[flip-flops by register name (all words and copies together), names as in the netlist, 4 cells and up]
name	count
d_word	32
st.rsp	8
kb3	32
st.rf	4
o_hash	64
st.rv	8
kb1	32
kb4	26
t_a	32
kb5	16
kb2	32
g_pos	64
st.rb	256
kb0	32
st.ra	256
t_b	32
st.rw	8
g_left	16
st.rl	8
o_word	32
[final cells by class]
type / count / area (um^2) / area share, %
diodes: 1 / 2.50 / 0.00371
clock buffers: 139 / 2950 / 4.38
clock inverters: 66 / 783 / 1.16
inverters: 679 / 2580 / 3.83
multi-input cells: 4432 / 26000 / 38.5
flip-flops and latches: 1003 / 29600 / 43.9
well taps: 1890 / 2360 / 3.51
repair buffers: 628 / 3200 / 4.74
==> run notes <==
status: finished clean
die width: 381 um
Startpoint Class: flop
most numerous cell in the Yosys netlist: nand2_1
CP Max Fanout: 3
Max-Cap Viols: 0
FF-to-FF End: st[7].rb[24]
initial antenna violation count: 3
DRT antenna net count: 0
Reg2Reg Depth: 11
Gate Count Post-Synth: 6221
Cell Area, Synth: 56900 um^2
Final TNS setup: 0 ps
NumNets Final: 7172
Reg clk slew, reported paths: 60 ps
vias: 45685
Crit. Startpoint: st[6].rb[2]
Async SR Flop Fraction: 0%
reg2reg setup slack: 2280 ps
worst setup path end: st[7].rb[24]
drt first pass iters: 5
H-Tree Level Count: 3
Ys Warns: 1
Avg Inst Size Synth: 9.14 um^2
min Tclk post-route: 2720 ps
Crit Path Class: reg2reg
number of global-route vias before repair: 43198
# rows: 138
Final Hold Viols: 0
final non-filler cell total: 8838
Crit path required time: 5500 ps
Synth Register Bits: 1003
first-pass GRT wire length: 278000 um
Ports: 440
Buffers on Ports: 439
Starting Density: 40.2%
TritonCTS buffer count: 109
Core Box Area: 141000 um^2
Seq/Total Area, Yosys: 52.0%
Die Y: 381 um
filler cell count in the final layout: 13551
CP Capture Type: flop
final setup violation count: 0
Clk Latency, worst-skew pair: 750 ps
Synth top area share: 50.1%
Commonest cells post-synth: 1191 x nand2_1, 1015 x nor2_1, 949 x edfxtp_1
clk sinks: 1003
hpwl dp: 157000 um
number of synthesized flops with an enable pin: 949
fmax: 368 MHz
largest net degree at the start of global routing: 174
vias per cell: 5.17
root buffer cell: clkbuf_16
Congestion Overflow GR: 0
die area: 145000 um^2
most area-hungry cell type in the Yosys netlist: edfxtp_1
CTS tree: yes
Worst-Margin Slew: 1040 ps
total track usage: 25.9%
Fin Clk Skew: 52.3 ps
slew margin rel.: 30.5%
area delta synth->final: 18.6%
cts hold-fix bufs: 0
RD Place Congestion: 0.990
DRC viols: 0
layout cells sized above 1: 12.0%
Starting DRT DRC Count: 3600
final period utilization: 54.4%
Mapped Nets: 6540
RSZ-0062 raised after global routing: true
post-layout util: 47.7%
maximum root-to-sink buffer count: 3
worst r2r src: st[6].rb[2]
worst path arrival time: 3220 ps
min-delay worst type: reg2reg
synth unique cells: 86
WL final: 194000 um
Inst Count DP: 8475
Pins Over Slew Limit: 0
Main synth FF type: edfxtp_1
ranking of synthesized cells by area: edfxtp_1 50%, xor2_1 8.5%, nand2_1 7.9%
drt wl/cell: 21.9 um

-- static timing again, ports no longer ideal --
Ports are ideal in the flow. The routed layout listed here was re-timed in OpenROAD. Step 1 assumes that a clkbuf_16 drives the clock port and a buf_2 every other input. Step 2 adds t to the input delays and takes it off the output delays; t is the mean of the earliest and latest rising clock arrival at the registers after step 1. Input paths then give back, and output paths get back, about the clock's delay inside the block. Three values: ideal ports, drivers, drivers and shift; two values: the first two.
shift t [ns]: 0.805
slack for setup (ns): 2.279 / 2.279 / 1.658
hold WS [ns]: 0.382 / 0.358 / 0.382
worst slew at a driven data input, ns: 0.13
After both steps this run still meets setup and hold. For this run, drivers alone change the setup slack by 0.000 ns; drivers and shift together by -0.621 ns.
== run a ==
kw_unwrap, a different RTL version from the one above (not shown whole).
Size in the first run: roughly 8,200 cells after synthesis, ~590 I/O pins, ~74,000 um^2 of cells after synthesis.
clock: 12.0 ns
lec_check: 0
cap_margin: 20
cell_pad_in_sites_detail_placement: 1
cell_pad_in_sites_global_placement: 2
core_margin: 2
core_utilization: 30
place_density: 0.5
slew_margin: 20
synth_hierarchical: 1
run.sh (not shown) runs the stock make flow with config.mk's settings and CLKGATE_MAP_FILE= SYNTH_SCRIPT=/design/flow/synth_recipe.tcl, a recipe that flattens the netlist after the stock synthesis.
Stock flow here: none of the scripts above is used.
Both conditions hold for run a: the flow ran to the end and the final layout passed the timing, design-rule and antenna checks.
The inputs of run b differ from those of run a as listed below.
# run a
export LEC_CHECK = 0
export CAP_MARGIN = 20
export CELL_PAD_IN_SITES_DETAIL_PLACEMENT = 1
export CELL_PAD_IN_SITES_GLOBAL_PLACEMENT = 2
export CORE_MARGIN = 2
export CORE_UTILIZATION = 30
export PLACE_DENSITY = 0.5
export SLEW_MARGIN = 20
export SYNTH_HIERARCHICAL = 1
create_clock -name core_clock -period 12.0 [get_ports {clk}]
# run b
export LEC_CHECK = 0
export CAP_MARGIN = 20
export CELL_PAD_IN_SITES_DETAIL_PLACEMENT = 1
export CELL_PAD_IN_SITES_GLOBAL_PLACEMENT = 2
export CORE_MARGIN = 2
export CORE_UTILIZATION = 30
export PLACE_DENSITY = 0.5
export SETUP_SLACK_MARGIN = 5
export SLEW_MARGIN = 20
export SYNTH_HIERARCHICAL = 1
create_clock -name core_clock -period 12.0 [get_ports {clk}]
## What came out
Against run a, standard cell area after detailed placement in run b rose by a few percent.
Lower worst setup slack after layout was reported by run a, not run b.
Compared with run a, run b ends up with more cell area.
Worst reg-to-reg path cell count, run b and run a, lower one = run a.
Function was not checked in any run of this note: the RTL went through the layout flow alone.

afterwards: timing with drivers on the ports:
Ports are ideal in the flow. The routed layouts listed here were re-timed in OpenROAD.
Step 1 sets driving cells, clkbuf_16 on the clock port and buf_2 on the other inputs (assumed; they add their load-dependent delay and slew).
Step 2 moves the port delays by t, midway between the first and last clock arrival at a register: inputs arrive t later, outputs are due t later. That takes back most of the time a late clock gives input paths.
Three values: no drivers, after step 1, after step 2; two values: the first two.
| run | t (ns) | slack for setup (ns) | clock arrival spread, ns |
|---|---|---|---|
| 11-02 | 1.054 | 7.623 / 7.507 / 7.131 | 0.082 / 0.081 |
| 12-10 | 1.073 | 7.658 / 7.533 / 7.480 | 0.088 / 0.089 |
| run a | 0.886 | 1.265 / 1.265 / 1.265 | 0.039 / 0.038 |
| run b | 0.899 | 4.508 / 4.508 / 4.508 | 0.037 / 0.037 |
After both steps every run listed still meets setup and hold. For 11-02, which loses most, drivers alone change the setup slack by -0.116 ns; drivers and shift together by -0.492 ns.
What follows belongs to an exercise in optimizing a design on an open flow for small area, a short achievable clock period and few clock cycles per item; a production flow would make more cautious choices. Function was checked by simulation only, so behaviour that the tests miss may differ from the original.

Design aes_enc, start of the top module:
module aes_enc (
    input  wire         clk,
    input  wire         rst,         
    input  wire         start,       
    input  wire [1:0]   key_len,     
    input  wire [255:0] key,         
    input  wire [127:0] din,         
    output wire         ready,       
    output reg          done,        
    output wire [127:0] dout
);
==> flow/config.mk <==
export PLATFORM = sky130hd
export DESIGN_NAME = aes_enc
export DESIGN_NICKNAME = aes_enc
export VERILOG_FILES = /design/flow/design.v
export SDC_FILE = /design/flow/constraint.sdc
export NUM_CORES = 8
export LEC_CHECK = 0
export CAP_MARGIN = 20
export CORE_MARGIN = 2
export CORE_UTILIZATION = 45
export PLACE_DENSITY = 0.6
export SLEW_MARGIN = 20
export SYNTH_HIERARCHICAL = 1
==> flow/constraint.sdc <==
create_clock -name core_clock -period 15.0 [get_ports {clk}]
set_input_delay 3.0000 -clock core_clock [delete_from_list [all_inputs] [get_ports {clk}]]
set_output_delay 3.0000 -clock core_clock [all_outputs]
set_load 0.01 [all_outputs]
standard.sh (not shown) runs the stock make flow with config.mk's settings and CLKGATE_MAP_FILE= SYNTH_SCRIPT=/design/flow/synth_recipe.tcl, a recipe that flattens the netlist after the stock synthesis.
==> flow/flow/run.sh <==
#!/bin/bash
# Layout flow: the standard flow (standard.sh, unchanged synthesis), with
# plain buf_1 cells as the port buffers instead of the flow's default choice,
# and timing repair asked for a setup margin (the SDC is unchanged).
set -euo pipefail
bash standard.sh "BUFFER_PORTS_ARGS=-buffer_cell sky130_fd_sc_hd__buf_1" "SETUP_SLACK_MARGIN=10.5" \
  finish > make_finish.log 2>&1
The baseline finished clean.
Testbench counts at the start, summed over its fixed seeds: cycles 28,456, blocks 2,400.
------------------------
--- What is being asked ---
For this exercise, repeat exactly the lines of the data above from the one with "Starting DRT DRC Count: 3600" down to the one with "kw_unwrap, a different", both end lines included.

--- Exercise solution ---
Starting DRT DRC Count: 3600
final period utilization: 54.4%
Mapped Nets: 6540
RSZ-0062 raised after global routing: true
post-layout util: 47.7%
maximum root-to-sink buffer count: 3
worst r2r src: st[6].rb[2]
worst path arrival time: 3220 ps
min-delay worst type: reg2reg
synth unique cells: 86
WL final: 194000 um
Inst Count DP: 8475
Pins Over Slew Limit: 0
Main synth FF type: edfxtp_1
ranking of synthesized cells by area: edfxtp_1 50%, xor2_1 8.5%, nand2_1 7.9%
drt wl/cell: 21.9 um

-- static timing again, ports no longer ideal --
Ports are ideal in the flow. The routed layout listed here was re-timed in OpenROAD. Step 1 assumes that a clkbuf_16 drives the clock port and a buf_2 every other input. Step 2 adds t to the input delays and takes it off the output delays; t is the mean of the earliest and latest rising clock arrival at the registers after step 1. Input paths then give back, and output paths get back, about the clock's delay inside the block. Three values: ideal ports, drivers, drivers and shift; two values: the first two.
shift t [ns]: 0.805
slack for setup (ns): 2.279 / 2.279 / 1.658
hold WS [ns]: 0.382 / 0.358 / 0.382
worst slew at a driven data input, ns: 0.13
After both steps this run still meets setup and hold. For this run, drivers alone change the setup slack by 0.000 ns; drivers and shift together by -0.621 ns.
== run a ==
kw_unwrap, a different RTL version from the one above (not shown whole).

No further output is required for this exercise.